Species: Mouse
Genes: APP, PSEN1
Mutations: APP K670_M671delinsNL (Swedish), APP I716V (Florida), APP V717I (London), PSEN1 M146L (A>C), PSEN1 L286V
Modification: APP: Transgenic; PSEN1: Transgenic
Disease Relevance: Alzheimer's Disease
Strain Name: B6.Cg-Tg(APPSwFlLon,PSEN1*M146L*L286V)6799Vas/Mmjax
Genetic Background: C57BL6
Availability: Available from The Jackson Laboratory, JAX MMRRC Stock# 034848. Research with this model is available from Scantox Neuro.

Summary

5xFAD mice express human APP and PSEN1 transgenes with a total of five AD-linked mutations: the Swedish (K670N/M671L), Florida (I716V), and London (V717I) mutations in APP, and the M146L and L286V mutations in PSEN1. 5xFAD mice were originally created on a hybrid B6SJL background (mice on this background are described elsewhere). However, many laboratories preferred to use mice on a C57BL6 background, and have since generated their own congenic lines through backcrossing. 5xFAD mice on a C57BL/6J background are commercially available through Jackson Labs.

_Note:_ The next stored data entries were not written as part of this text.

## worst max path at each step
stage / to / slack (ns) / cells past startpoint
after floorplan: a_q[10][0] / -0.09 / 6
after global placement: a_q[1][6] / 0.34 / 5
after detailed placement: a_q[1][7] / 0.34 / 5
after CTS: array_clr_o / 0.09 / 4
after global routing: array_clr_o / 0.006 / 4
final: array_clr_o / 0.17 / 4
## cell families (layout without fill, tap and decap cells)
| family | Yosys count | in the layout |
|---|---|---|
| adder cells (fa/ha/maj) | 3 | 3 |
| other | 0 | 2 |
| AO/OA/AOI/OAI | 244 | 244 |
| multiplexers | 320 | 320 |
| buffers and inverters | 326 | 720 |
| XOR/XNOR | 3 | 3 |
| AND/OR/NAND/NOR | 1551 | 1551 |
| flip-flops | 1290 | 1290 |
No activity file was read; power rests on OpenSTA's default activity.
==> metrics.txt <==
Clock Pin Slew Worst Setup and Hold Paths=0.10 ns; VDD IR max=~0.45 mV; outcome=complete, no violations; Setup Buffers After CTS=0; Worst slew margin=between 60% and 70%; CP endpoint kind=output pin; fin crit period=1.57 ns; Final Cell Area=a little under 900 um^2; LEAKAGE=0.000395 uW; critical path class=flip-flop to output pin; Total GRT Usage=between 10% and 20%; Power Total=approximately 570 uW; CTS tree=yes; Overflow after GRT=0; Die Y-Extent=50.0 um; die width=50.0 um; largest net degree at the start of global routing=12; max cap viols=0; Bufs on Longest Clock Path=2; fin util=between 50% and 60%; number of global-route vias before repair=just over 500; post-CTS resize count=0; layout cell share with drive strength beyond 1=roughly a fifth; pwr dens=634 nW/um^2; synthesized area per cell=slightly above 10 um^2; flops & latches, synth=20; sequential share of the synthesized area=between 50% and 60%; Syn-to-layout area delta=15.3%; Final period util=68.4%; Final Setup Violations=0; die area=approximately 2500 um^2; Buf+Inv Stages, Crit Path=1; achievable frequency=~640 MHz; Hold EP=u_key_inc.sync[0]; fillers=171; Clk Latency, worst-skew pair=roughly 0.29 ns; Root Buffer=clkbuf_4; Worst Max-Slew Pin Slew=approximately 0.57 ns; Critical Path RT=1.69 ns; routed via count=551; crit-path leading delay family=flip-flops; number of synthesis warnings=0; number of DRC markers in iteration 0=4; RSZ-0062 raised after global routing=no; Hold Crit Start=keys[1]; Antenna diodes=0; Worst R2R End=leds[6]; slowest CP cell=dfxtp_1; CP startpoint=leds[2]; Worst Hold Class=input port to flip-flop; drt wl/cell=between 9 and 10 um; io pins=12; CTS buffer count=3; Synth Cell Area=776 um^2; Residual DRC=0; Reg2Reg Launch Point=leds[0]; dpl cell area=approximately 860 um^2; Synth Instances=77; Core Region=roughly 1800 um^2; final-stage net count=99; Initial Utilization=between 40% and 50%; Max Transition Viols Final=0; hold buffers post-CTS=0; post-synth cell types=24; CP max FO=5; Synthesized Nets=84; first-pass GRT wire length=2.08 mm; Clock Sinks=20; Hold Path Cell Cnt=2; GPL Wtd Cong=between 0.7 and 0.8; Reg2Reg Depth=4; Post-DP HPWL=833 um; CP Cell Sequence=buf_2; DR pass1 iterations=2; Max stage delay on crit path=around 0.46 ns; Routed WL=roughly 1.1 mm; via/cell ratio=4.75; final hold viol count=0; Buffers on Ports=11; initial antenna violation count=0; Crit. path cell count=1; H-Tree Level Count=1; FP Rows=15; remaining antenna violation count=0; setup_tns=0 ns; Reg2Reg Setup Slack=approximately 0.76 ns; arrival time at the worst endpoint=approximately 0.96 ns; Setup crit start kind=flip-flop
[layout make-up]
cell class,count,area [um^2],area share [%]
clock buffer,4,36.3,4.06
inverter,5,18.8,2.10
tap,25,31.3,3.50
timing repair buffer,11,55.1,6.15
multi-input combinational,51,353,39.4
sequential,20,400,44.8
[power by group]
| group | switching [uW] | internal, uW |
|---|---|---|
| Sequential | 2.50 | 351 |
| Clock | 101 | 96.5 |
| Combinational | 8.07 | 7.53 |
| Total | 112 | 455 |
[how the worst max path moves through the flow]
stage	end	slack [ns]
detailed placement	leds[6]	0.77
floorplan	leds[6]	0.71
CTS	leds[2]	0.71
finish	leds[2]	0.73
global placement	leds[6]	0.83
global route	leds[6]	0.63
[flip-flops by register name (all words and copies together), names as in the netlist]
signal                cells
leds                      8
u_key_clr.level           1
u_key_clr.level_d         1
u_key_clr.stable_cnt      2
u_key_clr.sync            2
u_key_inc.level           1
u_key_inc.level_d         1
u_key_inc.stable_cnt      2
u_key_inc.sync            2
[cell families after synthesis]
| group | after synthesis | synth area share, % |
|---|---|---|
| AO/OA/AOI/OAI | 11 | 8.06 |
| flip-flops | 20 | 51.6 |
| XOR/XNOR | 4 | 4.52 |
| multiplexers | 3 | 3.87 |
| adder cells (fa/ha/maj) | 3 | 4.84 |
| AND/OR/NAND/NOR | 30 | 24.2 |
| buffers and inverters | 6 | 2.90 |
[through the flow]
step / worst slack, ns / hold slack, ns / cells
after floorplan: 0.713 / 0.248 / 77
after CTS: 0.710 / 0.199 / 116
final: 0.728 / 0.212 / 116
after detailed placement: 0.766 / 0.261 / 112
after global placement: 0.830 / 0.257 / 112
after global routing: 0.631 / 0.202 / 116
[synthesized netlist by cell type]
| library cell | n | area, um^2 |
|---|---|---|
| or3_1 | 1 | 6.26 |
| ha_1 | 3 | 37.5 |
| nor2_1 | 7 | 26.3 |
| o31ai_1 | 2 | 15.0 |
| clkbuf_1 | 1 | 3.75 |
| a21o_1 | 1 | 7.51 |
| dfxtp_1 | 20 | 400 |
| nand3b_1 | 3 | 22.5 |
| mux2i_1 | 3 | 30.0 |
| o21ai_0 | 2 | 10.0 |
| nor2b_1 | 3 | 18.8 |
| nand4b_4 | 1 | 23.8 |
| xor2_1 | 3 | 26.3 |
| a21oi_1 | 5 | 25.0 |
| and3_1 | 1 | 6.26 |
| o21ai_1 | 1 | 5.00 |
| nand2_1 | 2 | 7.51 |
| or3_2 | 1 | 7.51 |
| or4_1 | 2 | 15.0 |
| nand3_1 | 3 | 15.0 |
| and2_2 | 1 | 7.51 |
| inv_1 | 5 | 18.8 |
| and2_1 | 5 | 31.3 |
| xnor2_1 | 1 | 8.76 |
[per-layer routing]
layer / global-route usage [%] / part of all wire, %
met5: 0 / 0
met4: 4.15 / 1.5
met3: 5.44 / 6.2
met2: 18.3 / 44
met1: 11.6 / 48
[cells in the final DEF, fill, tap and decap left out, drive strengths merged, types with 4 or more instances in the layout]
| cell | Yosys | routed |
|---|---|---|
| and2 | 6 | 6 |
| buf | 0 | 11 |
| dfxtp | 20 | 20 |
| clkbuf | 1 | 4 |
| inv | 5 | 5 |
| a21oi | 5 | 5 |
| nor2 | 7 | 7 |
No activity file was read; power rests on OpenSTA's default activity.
### src/rtl/ascon_arbiter_if.sv
// Bundle of request/block/core handshake signals between the two requesters,
// the arbiter and the shared ASCON-128 core.
interface ascon_arbiter_if #(
  parameter int DATA_W = 64
);
  logic [1:0]        req_i;
  logic [1:0]        gnt_o;
  logic [1:0]        blk_valid_i;
  logic [1:0]        blk_ready_o;
  logic [DATA_W-1:0] blk_data0_i;
  logic [DATA_W-1:0] blk_data1_i;
  logic              core_start_o;
  logic              core_data_valid_o;
  logic [DATA_W-1:0] core_data_o;
  logic              core_xor_up_i;
  logic              core_cipher_valid_i;
  logic              core_end_i;
  logic [1:0]        cipher_valid_o;
  logic [1:0]        done_o;
  logic              busy_o;

  // Arbiter side
  modport slave (
    input  req_i, blk_valid_i, blk_data0_i, blk_data1_i,
    input  core_xor_up_i, core_cipher_valid_i, core_end_i,
    output gnt_o, blk_ready_o, core_start_o, core_data_valid_o, core_data_o,
    output cipher_valid_o, done_o, busy_o
  );

  // Requester/core side
  modport master (
    output req_i, blk_valid_i, blk_data0_i, blk_data1_i,
    output core_xor_up_i, core_cipher_valid_i, core_end_i,
    input  gnt_o, blk_ready_o, core_start_o, core_data_valid_o, core_data_o,
    input  cipher_valid_o, done_o, busy_o
  );
endinterface

### src/rtl/ascon_arbiter.sv
// Two-requester session arbiter/sequencer for a shared ASCON-128 core.
// Optional ARB_FIXED_PRIO_EN: requester 0 always wins contention instead of round-robin.
module ascon_arbiter #(
  parameter int DATA_W = 64,
  parameter int N_BLK  = 4
) (
  input  logic            clock_i,
  input  logic            resetb_i,
  ascon_arbiter_if.slave  bus
);

  localparam int CNT_W = $clog2(N_BLK) + 1;
  localparam logic [CNT_W-1:0] CNT_LAST = CNT_W'(N_BLK);

  typedef enum logic [2:0] {
    IDLE     = 3'd0,
    START    = 3'd1,
    FEED     = 3'd2,
    WAIT_END = 3'd3,
    DONE     = 3'd4
  } state_e;

  state_e            state_q;
  logic [1:0]        gnt_q;
  logic [1:0]        done_q;
  logic              core_start_q;
  logic              full_q;
  logic [DATA_W-1:0] hold_q;
  logic [CNT_W-1:0]  blk_cnt_q;

  logic              win_d;
  logic [CNT_W-1:0]  blk_cnt_d;
  logic [1:0]        blk_ready;
  logic              load;
  logic              consume;
  logic [DATA_W-1:0] blk_data_sel;

  // win_d = index of the requester that gets the next session
`ifdef ARB_FIXED_PRIO_EN
  assign win_d = ~bus.req_i[0];
`else
  logic last_q;
  assign win_d = (&bus.req_i) ? ~last_q : bus.req_i[1];
`endif

  genvar gi;
  generate
    for (gi = 0; gi < 2; gi++) begin : g_req
      assign blk_ready[gi]          = (state_q == FEED) & gnt_q[gi] & ~full_q;
      assign bus.cipher_valid_o[gi] = bus.core_cipher_valid_i & gnt_q[gi];
    end
  endgenerate

  // ready is ~full_q, so a load and a consume are mutually exclusive
  assign load         = |(bus.blk_valid_i & blk_ready);
  assign consume      = (state_q == FEED) & full_q & bus.core_xor_up_i;
  assign blk_cnt_d    = blk_cnt_q + 1'b1;
  assign blk_data_sel = gnt_q[1] ? bus.blk_data1_i : bus.blk_data0_i;

  always_ff @(posedge clock_i or negedge resetb_i) begin
    if (!resetb_i) begin
      state_q      <= IDLE;
      gnt_q        <= 2'b00;
      done_q       <= 2'b00;
      core_start_q <= 1'b0;
      full_q       <= 1'b0;
      hold_q       <= '0;
      blk_cnt_q    <= '0;
`ifndef ARB_FIXED_PRIO_EN
      last_q       <= 1'b1;
`endif
    end else begin
      core_start_q <= 1'b0;
      done_q       <= 2'b00;
      case (state_q)
        IDLE: begin
          if (|bus.req_i) begin
            gnt_q        <= win_d ? 2'b10 : 2'b01;
            core_start_q <= 1'b1;
            blk_cnt_q    <= '0;
            full_q       <= 1'b0;
            state_q      <= START;
          end
        end
        START: begin
          state_q <= FEED;
        end
        FEED: begin
          if (load) begin
            hold_q <= blk_data_sel;
            full_q <= 1'b1;
          end else if (consume) begin
            full_q    <= 1'b0;
            blk_cnt_q <= blk_cnt_d;
            if (blk_cnt_d == CNT_LAST) begin
              state_q <= WAIT_END;
            end
          end
        end
        WAIT_END: begin
          if (bus.core_end_i) begin
            state_q <= DONE;
          end
        end
        DONE: begin
          // done pulse and grant release happen together on leaving DONE
          done_q    <= gnt_q;
          gnt_q     <= 2'b00;
          blk_cnt_q <= '0;
`ifndef ARB_FIXED_PRIO_EN
          last_q    <= gnt_q[1];
`endif
          state_q   <= IDLE;
        end
        default: begin
          state_q <= IDLE;
        end
      endcase
    end
  end

  assign bus.gnt_o             = gnt_q;
  assign bus.blk_ready_o       = blk_ready;
  assign bus.core_start_o      = core_start_q;
  assign bus.core_data_valid_o = full_q;
  assign bus.core_data_o       = hold_q;
  assign bus.done_o            = done_q;
  assign bus.busy_o            = (state_q != IDLE);

endmodule
### src/flat_wrapper.sv
// flat-port wrapper written by rule: the top's interface ports become plain ports
module ascon_arbiter_flat 
#(
  parameter int DATA_W = 64,
  parameter int N_BLK  = 4
)
  (clock_i, resetb_i, bus_req_i, bus_blk_valid_i, bus_blk_data0_i, bus_blk_data1_i, bus_core_xor_up_i, bus_core_cipher_valid_i, bus_core_end_i, bus_gnt_o, bus_blk_ready_o, bus_core_start_o, bus_core_data_valid_o, bus_core_data_o, bus_cipher_valid_o, bus_done_o, bus_busy_o);
  ascon_arbiter_if #(.DATA_W(DATA_W)) bus_i ();
  input  logic clock_i;
  input  logic resetb_i;
  input wire logic [$bits(bus_i.req_i)-1:0] bus_req_i;
  input wire logic [$bits(bus_i.blk_valid_i)-1:0] bus_blk_valid_i;
  input wire logic [$bits(bus_i.blk_data0_i)-1:0] bus_blk_data0_i;
  input wire logic [$bits(bus_i.blk_data1_i)-1:0] bus_blk_data1_i;
  input wire logic [$bits(bus_i.core_xor_up_i)-1:0] bus_core_xor_up_i;
  input wire logic [$bits(bus_i.core_cipher_valid_i)-1:0] bus_core_cipher_valid_i;
  input wire logic [$bits(bus_i.core_end_i)-1:0] bus_core_end_i;
  output wire logic [$bits(bus_i.gnt_o)-1:0] bus_gnt_o;
  output wire logic [$bits(bus_i.blk_ready_o)-1:0] bus_blk_ready_o;
  output wire logic [$bits(bus_i.core_start_o)-1:0] bus_core_start_o;
  output wire logic [$bits(bus_i.core_data_valid_o)-1:0] bus_core_data_valid_o;
  output wire logic [$bits(bus_i.core_data_o)-1:0] bus_core_data_o;
  output wire logic [$bits(bus_i.cipher_valid_o)-1:0] bus_cipher_valid_o;
  output wire logic [$bits(bus_i.done_o)-1:0] bus_done_o;
  output wire logic [$bits(bus_i.busy_o)-1:0] bus_busy_o;
  assign bus_i.req_i = bus_req_i;
  assign bus_i.blk_valid_i = bus_blk_valid_i;
  assign bus_i.blk_data0_i = bus_blk_data0_i;
  assign bus_i.blk_data1_i = bus_blk_data1_i;
  assign bus_i.core_xor_up_i = bus_core_xor_up_i;
  assign bus_i.core_cipher_valid_i = bus_core_cipher_valid_i;
  assign bus_i.core_end_i = bus_core_end_i;
  assign bus_gnt_o = bus_i.gnt_o;
  assign bus_blk_ready_o = bus_i.blk_ready_o;
  assign bus_core_start_o = bus_i.core_start_o;
  assign bus_core_data_valid_o = bus_i.core_data_valid_o;
  assign bus_core_data_o = bus_i.core_data_o;
  assign bus_cipher_valid_o = bus_i.cipher_valid_o;
  assign bus_done_o = bus_i.done_o;
  assign bus_busy_o = bus_i.busy_o;
  ascon_arbiter #(.DATA_W(DATA_W), .N_BLK(N_BLK)) u_core (.clock_i(clock_i), .resetb_i(resetb_i), .bus(bus_i));
endmodule
### config.mk
export PLATFORM = sky130hd
export DESIGN_NAME = ascon_arbiter_flat
export DESIGN_NICKNAME = d
export VERILOG_FILES = /design/src/rtl/ascon_arbiter_if.sv /design/src/rtl/ascon_arbiter.sv /design/src/flat_wrapper.sv
export SDC_FILE = /design/constraint.sdc
export NUM_CORES = 1
export LEC_CHECK = 0
export BUFFER_PORTS_ARGS = -buffer_cell sky130_fd_sc_hd__buf_2
export CAP_MARGIN = 10
export CORE_UTILIZATION = 49
export CTS_CLUSTER_DIAMETER = 80
export CTS_CLUSTER_SIZE = 40
export DETAILED_ROUTE_END_ITERATION = 10
export MAX_ROUTING_LAYER = met4
export PLACE_DENSITY = 0.86
export SLEW_MARGIN = 25
export SYNTH_ARGS = -nofsm -noshare
export SYNTH_HDL_FRONTEND = slang
export SYNTH_SLANG_ARGS = --single-unit
export TNS_END_PERCENT = 20
### constraint.sdc
create_clock -name clock_i -period 3.9 [get_ports clock_i]
set_input_delay 0.78 -clock clock_i [delete_from_list [all_inputs] [get_ports clock_i]]
set_output_delay 0.78 -clock clock_i [all_outputs]
set_load 0.01 [all_outputs]
==> summary.md <==
| Metric | Value |
|---|---|
| Via density | `5.067` |
| Leakage power | `2.716 nW` |
| Critical-path cell list | `buf_4 -> buf_2` |
| Largest cells by area after synthesis | `dfrtp_1 47%, mux2_2 22%, mux2_4 19%` |
| Area share of the largest cell type after synthesis | `0.4703` |
| DR vias | `2964` |
| RePlAce Congestion | `0.8154` |
| Worst hold-check path type | `input pin to async pin` |
| Critical path arrival | `2.01 ns` |
| Clock-pin transition on the worst setup and hold timing paths | `0.08 ns` |
| Busiest grt layer | `met2` |
| Synthesized flop and latch total | `77` |
| Post-Synth Simple-Gate Area | `0.04796` |
| Post-synth EDFFs | `0` |
| XOR/XNOR Fraction of Synth Area | `0.002166` |
| Synth top cells by count | `79 x mux2_2, 76 x dfrtp_1, 50 x mux2_4, 8 x clkbuf_1, 7 x nand2_1` |
| Sum Neg Setup Slack | `0 ns` |
| Fmax | `358.5 MHz` |
| Main combinational cell family by area after synthesis | `multiplexers` |
| Slowest-stage cell, CP | `dfrtp_2` |
| MaxCap Viol Count | `0` |
| CTS root buffer | `clkbuf_8` |
| Fraction of registers with async set/reset | `1.000` |
| Post-Syn Area | `0.004044 mm²` |
| Inserted Clock Buffers | `9` |
| Post-synthesis sequential area ratio | `0.4768` |
| Reg2Reg Launch Point | `u_core.bus.gnt_o[1]` |
| Setup-failing EPs final | `0` |
| Post-Syn Area per Cell | `15.03 µm²` |
| DRT antenna net count | `0` |
| Synth Area in Adders | `0.006188` |
| Tot GR Track Use | `0.2331` |
| Clk Latency, worst-skew pair | `0.35 ns` |
| Fillers | `608` |
| Ant diodes | `0` |
| Minimum clock period | `2.790 ns` |
| Gr ovfl total | `0` |
| Deepest clock path buffer count | `2` |
| CP Data Required Time | `3.12 ns` |
| Post-CTS Setup Inserts | `0` |
| Fin crit share | `0.7153` |
| First-pass GRT wire length | `14960 µm` |
| Post-Synthesis Cells | `269` |
| H-tree levels | `3` |
| Cell taking the most area after synthesis | `dfrtp_1` |
| Die W | `92.85 µm` |
| Layout Skew | `0.009550 ns` |
| Initial drt markers | `48` |
| Post-CTS resize count | `0` |
| Core area | `0.007848 mm²` |
| Post-synthesis mux area share | `0.4056` |
| Met1 Track Usage GR | `0.2744` |
| Fin util | `0.6800` |
| Worst-Margin Slew | `0.8024 ns` |
| Half-perimeter wire length after placement | `7219 µm` |
| Nature of the critical path endpoint | `output port` |
| Most numerous cell in the Yosys netlist | `mux2_2` |
| Synth unique cells | `36` |
| I/O Pins | `212` |
| Max Fanout on Critical Path | `37` |
| Largest net degree at the start of global routing | `78` |
| Layout cells sized above 1 | `0.7640` |
| Status | `finished, final reports clean` |
| Average wire per standard cell | `16.47 µm` |
| Initial antenna violation count | `0` |
| Hold Vio Cnt, Final | `0` |
| Peak VDD IR | `387.4 µV` |
| Vias in the first global route | `3001` |
| Main synth FF type | `dfrtp_1` |
| Top delay family on crit path | `flip-flops` |
| Compound-Gate Fraction of Synth Area | `0.02754` |
| Drt first pass iters | `4` |
| Initial Utilization | `0.5153` |
| I/O Buffers | `211` |
| RSZ-0062 raised after global routing | `false` |
| CP startpoint kind | `register` |
| CTS Sinks | `77` |
| Pwr Total | `4.354 mW` |
| Mapped Nets | `408` |
| Critical path class | `register to output port` |
| Die H | `92.85 µm` |
| Pwr dens | `815.8 mW/mm²` |
| Hold bufs inserted after CTS | `0` |
| Post-route DRC violation count | `0` |
| CTS tree | `built` |
| Final nets | `617` |
| WL final | `9636 µm` |
| Worst path max stage delay | `0.88 ns` |
| Row cnt | `32` |
| Grt met2 use | `0.3964` |
| Grt met3 use | `0.03859` |
| Slew margin rel. | `0.4651` |
| CP bufs+invs | `2` |
| Fin. max-slew vios | `0` |
| Area grow syn2layout | `31.96%` |
| Die area | `0.008620 mm²` |
| Worst Setup SP | `u_core.bus.gnt_o[1]` |
| Yosys warning count | `0` |
[logic make-up after synthesis]
kind of cell	after synthesis
AOI/OAI and AO/OA	13
xor gates and xnor gates	1
adders and majority gates	2
buffers and inverters	16
DFF	77
muxes	129
and+or+nand+nor	31
[state kept, by name, summed over array words and instances (netlist names)]
register,flops
u_core.blk_cnt_q,3
u_core.bus.core_data_o,64
u_core.bus.core_data_valid_o,1
u_core.state_q,3
u_core.bus.core_start_o,1
u_core.bus.gnt_o,2
u_core.last_q,1
u_core.bus.done_o,2
[metrics by stage]
stage | setup WS [ns] | instance area (µm²) | instances | hold slack, ns
detailed placement | 1.432 | 5117 | 569 | 0.4868
floorplan | 1.787 | 4044 | 269 | 0.4844
CTS | 1.106 | 5333 | 585 | 0.5126
global placement | 1.526 | 5117 | 569 | 0.4849
global route | 0.9992 | 5336 | 585 | 0.5046
finish | 1.110 | 5336 | 585 | 0.4617
[worst reg2reg max path, cell delays in order, from the launching register on]
cell,delay (ns)
dfrtp_2,0.88
nand4_1,0.32
a21oi_4,0.21
buf_4,0.53
mux2_2,0.42
[final timing paths]
path / endpoint / slack, ns / cells past startpoint
setup / recovery: bus_gnt_o[1] / 1.11 / 2
hold / removal: u_core.blk_cnt_q[0] / 0.46 / 1
setup reg to reg: u_core.bus.core_data_o[11] / 1.42 / 4
hold reg to reg: u_core.bus.core_data_o[8] / 0.51 / 1
max in group asynchronous: u_core.bus.gnt_o[1] / 2.96 / 1
min in group clock_i: u_core.bus.core_data_o[8] / 0.51 / 1
[routing by layer]
metal	vias up	routed length (µm)
met1	1403	3894
li1	1390	-
met4	0	282
met5	-	0
met2	144	4906
met3	27	552
[layout make-up]
| cell class | count | area [µm²] | area share |
|---|---|---|---|
| clock inverter | 6 | 87.58 | 0.01641 |
| multi-input combinational | 176 | 1979 | 0.3709 |
| timing repair buffer | 214 | 1085 | 0.2033 |
| clock buffer | 10 | 127.6 | 0.02392 |
| tap | 102 | 127.6 | 0.02392 |
| sequential | 77 | 1929 | 0.3615 |
[where the power goes]
group / leakage, nW / switching [mW] / internal (mW)
sequential: 0.919 / 0.324 / 1.20
combinational: 1.69 / 0.886 / 1.29
clock: 0.110 / 0.292 / 0.361
[layout by cell type, fill, tap and decap left out, types with 2 or more instances in the layout]
cell,Yosys,layout
buf_2,1,210
mux2_2,79,79
dfrtp_1,76,75
mux2_4,50,50
clkbuf_8,0,9
nand2_1,7,7
nor2_1,5,5
and2_1,4,4
buf_4,0,3
and3b_2,2,2
and3_1,2,2
a32o_1,2,2
a21o_1,2,2
nor2b_1,2,2
ha_1,2,2
clkinv_4,0,2
bufinv_16,0,2
clkinv_2,0,2
No activity file was read; power rests on OpenSTA's default activity.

The descriptions on this page refer to mice hemizygous for the APP and PSEN1 transgenes. Compared with hemizygous 5xFAD mice, animals homozygous for the transgenes exhibit more severe amyloid pathology; behavioral deficits are also more severe and/or have an earlier age of onset (Richard et al., 2015).

Neuropathology

Amyloid pathology appears earliest and is most severe in the subiculum and cortical layer V. Human APP was detected by immunohistochemistry in subicular and layer V pyramidal neurons in animals as young as 16 days, and intraneuronal Aβ was seen in these neurons at 6 weeks (Richard et al., 2015). Extracellular amyloid plaques were detected by immunohistochemistry in hippocampus, cortex, and thalamus of 2-month animals (Richard et al., 2015). Intraneuronal Aβ and extracellular plaques were also observed in spinal cord by 3 months, the youngest age examined (Jawhar et al., 2012). Thioflavin-S-positive plaques emerge between 2 and 4 months in frontal, parietal, entorhinal cortices and dentate gyrus (Giannoni et al., 2016). Plaques in 5xFAD mice were found to contain N-terminally-truncated Aβ (Guzmán et al., 2014; Savastano et al., 2015; Wirths et al., 2017).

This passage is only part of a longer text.